Work instructions>
Beginning with the line below that contains "localparam [6:0] MAX_FRAME = 7'd96;" and ending with the line that contains "Settings: PLACE_DENSITY newly set to 0.75.", copy every line exactly. Copy nothing else.

Input>
____

Context: an optimization exercise on an open-source flow, tuned for small area, a short achievable clock period and few clock cycles. The choices shown serve that exercise and are no tape-out recipe.
Only simulation tests tie the RTL to the original design; equivalence was not proved.

## middle
// pfsm
module pfsm #(
    parameter [7:0] MARKER0      = 8'hA5,
    parameter [7:0] MARKER1      = 8'h5A,
    parameter [7:0] RETRY_BUDGET = 8'd2
) (
    input  wire         clk,
    input  wire         rst,
    input  wire         h_valid,
    output wire         h_ready,
    input  wire [18:0]  h_data,
    output reg          r_valid,
    input  wire         r_ready,
    output reg  [7:0]   r_data,
    output reg          r_last,
    input  wire         irq_valid,
    input  wire [3:0]   irq_flags,
    output reg          o_valid,
    input  wire         o_ready,
    output reg  [3:0]   o_op,
    output reg  [7:0]   o_data,
    input  wire         i_valid,
    output wire         i_ready,
    input  wire [7:0]   i_data,
    output wire         cip_req,
    output wire         cip_dir,
    output wire [127:0] cip_din,
    output wire [127:0] cip_key,
    input  wire         cip_done,
    input  wire         cip_timeout,
    input  wire [127:0] cip_dout,
    output wire         idle,
    output wire         fatal,
    output wire [2:0]   fault
);
    localparam [6:0] MAX_FRAME = 7'd96;
    localparam [3:0] OP_CONFIGURE = 4'd1,
                     OP_RX_ARM    = 4'd2,
                     OP_STROBE_RDY= 4'd3,
                     OP_FLUSH_RX  = 4'd4,
                     OP_FIFO_WR   = 4'd5,
                     OP_FIFO_BYTE = 4'd6,
                     OP_STROBE_TX = 4'd7,
                     OP_POWER_DN  = 4'd8,
                     OP_FIFO_RD   = 4'd9,
                     OP_METRICS   = 4'd10,
                     OP_MSG_AVAIL = 4'd11,
                     OP_DATA_SENT = 4'd12;
    localparam [1:0] M_UNINIT = 2'd0, M_RUN = 2'd1, M_STOPPED = 2'd2;
  ...
Size: about 460 I/O pins, about 72000 µm² of cells after synthesis.
export LEC_CHECK = 0
export CAP_MARGIN = 20
export CORE_MARGIN = 2
export CORE_UTILIZATION = 60
export SLEW_MARGIN = 20
create_clock -name core_clock -period 10.0 [get_ports {clk}]
standard.sh (not shown) runs the stock make flow with config.mk's settings and CLKGATE_MAP_FILE= SYNTH_SCRIPT=/design/flow/synth_recipe.tcl, a recipe that flattens the netlist after the stock synthesis.
==> flow/flow/run.sh <==
#!/bin/bash
export SETUP_SLACK_MARGIN=6.7
export SKIP_GATE_CLONING=1
export BUFFER_PORTS_ARGS="-buffer_cell sky130_fd_sc_hd__buf_1"
export CTS_ARGS="-sink_clustering_enable -repair_clock_nets -sink_clustering_size 20 -sink_clustering_max_diameter 60 -sink_clustering_buffer sky130_fd_sc_hd__clkbuf_8"
bash standard.sh finish > standard.log 2>&1
Testbench counts of middle, summed over its fixed seeds: cycles 167,131.
### middle -> west
Settings: PLACE_DENSITY newly set to 0.75.
==> flow/flow/run.sh <==
#!/bin/bash
# Layout: the standard ORFS flow (standard.sh, unchanged synthesis) with
# these settings:
#  - timing repair aims for 6.5 ns of setup slack (the default flow allows 5),
#  - no gate cloning during timing repair,
#  - port buffers are sky130_fd_sc_hd__buf_1,
#  - clock-tree sink clusters of up to 25 flip-flops within 80 um.
# All tool output goes to standard.log here (and ORFS's own logs under orfs/).
export SETUP_SLACK_MARGIN=6.5
export SKIP_GATE_CLONING=1
export BUFFER_PORTS_ARGS="-buffer_cell sky130_fd_sc_hd__buf_1"
export CTS_CLUSTER_SIZE=25
export CTS_CLUSTER_DIAMETER=80
bash standard.sh finish > standard.log 2>&1
Results
Count of cell instances traversed by the critical path: west vs middle up 5
middle reports its critical path startpoint as r_data[6] while west reports r_ready.
Of middle and west, the run reporting the lower data arrival at the endpoint of the critical path was middle.
Latest clock arrival within the worst-skew pair delta (west -> middle): insignificant
Looking at met3 routing resource usage after global routing, west sits 0.27 points higher than middle does.
west vs. middle: first-iteration DRC count dropped 36, relative slew slack dropped 0.88 points, routed wire length climbed about 0.47%.

========
before:
pfsm, a different RTL version from the one above (not shown whole).
For scale: about 73000 µm² of cells after synthesis.
export LEC_CHECK = 0
export CAP_MARGIN = 20
export CORE_MARGIN = 2
export CORE_UTILIZATION = 40
export SLEW_MARGIN = 20
create_clock -name core_clock -period 10.0 [get_ports {clk}]
==> flow/flow/run.sh <==
#!/bin/bash
# Layout: the standard ORFS flow. Synthesis is the standard synthesis
# (standard.sh synth, unchanged); the later steps run the same make command
# with these settings added:
#  - timing repair aims for 6.5 ns of setup slack (the default flow allows 5),
#    may resize cells to other footprints, and does not clone gates,
#  - port buffers are sky130_fd_sc_hd__buf_1,
#  - clock-tree sink clusters of up to 25 flip-flops within 80 um.
# All tool output goes to the log files here (and ORFS's own logs under orfs/).
set -e
export SETUP_SLACK_MARGIN=6.5
export SKIP_GATE_CLONING=1
export BUFFER_PORTS_ARGS="-buffer_cell sky130_fd_sc_hd__buf_1"
export CTS_CLUSTER_SIZE=25
export CTS_CLUSTER_DIAMETER=80
bash standard.sh synth > synth.log 2>&1
sed 's/"\${@:-finish}"/MATCH_CELL_FOOTPRINT=0 "${@:-finish}"/' standard.sh > layout.sh
grep -q "MATCH_CELL_FOOTPRINT=0" layout.sh
bash layout.sh finish > layout.log 2>&1
before ran to completion and came out clean on the timing, design-rule and antenna checks.
Testbench counts of before, summed over its fixed seeds: cycles 167,349.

____

Solution for this task>
    localparam [6:0] MAX_FRAME = 7'd96;
    localparam [3:0] OP_CONFIGURE = 4'd1,
                     OP_RX_ARM    = 4'd2,
                     OP_STROBE_RDY= 4'd3,
                     OP_FLUSH_RX  = 4'd4,
                     OP_FIFO_WR   = 4'd5,
                     OP_FIFO_BYTE = 4'd6,
                     OP_STROBE_TX = 4'd7,
                     OP_POWER_DN  = 4'd8,
                     OP_FIFO_RD   = 4'd9,
                     OP_METRICS   = 4'd10,
                     OP_MSG_AVAIL = 4'd11,
                     OP_DATA_SENT = 4'd12;
    localparam [1:0] M_UNINIT = 2'd0, M_RUN = 2'd1, M_STOPPED = 2'd2;
  ...
Size: about 460 I/O pins, about 72000 µm² of cells after synthesis.
export LEC_CHECK = 0
export CAP_MARGIN = 20
export CORE_MARGIN = 2
export CORE_UTILIZATION = 60
export SLEW_MARGIN = 20
create_clock -name core_clock -period 10.0 [get_ports {clk}]
standard.sh (not shown) runs the stock make flow with config.mk's settings and CLKGATE_MAP_FILE= SYNTH_SCRIPT=/design/flow/synth_recipe.tcl, a recipe that flattens the netlist after the stock synthesis.
==> flow/flow/run.sh <==
#!/bin/bash
export SETUP_SLACK_MARGIN=6.7
export SKIP_GATE_CLONING=1
export BUFFER_PORTS_ARGS="-buffer_cell sky130_fd_sc_hd__buf_1"
export CTS_ARGS="-sink_clustering_enable -repair_clock_nets -sink_clustering_size 20 -sink_clustering_max_diameter 60 -sink_clustering_buffer sky130_fd_sc_hd__clkbuf_8"
bash standard.sh finish > standard.log 2>&1
Testbench counts of middle, summed over its fixed seeds: cycles 167,131.
### middle -> west
Settings: PLACE_DENSITY newly set to 0.75.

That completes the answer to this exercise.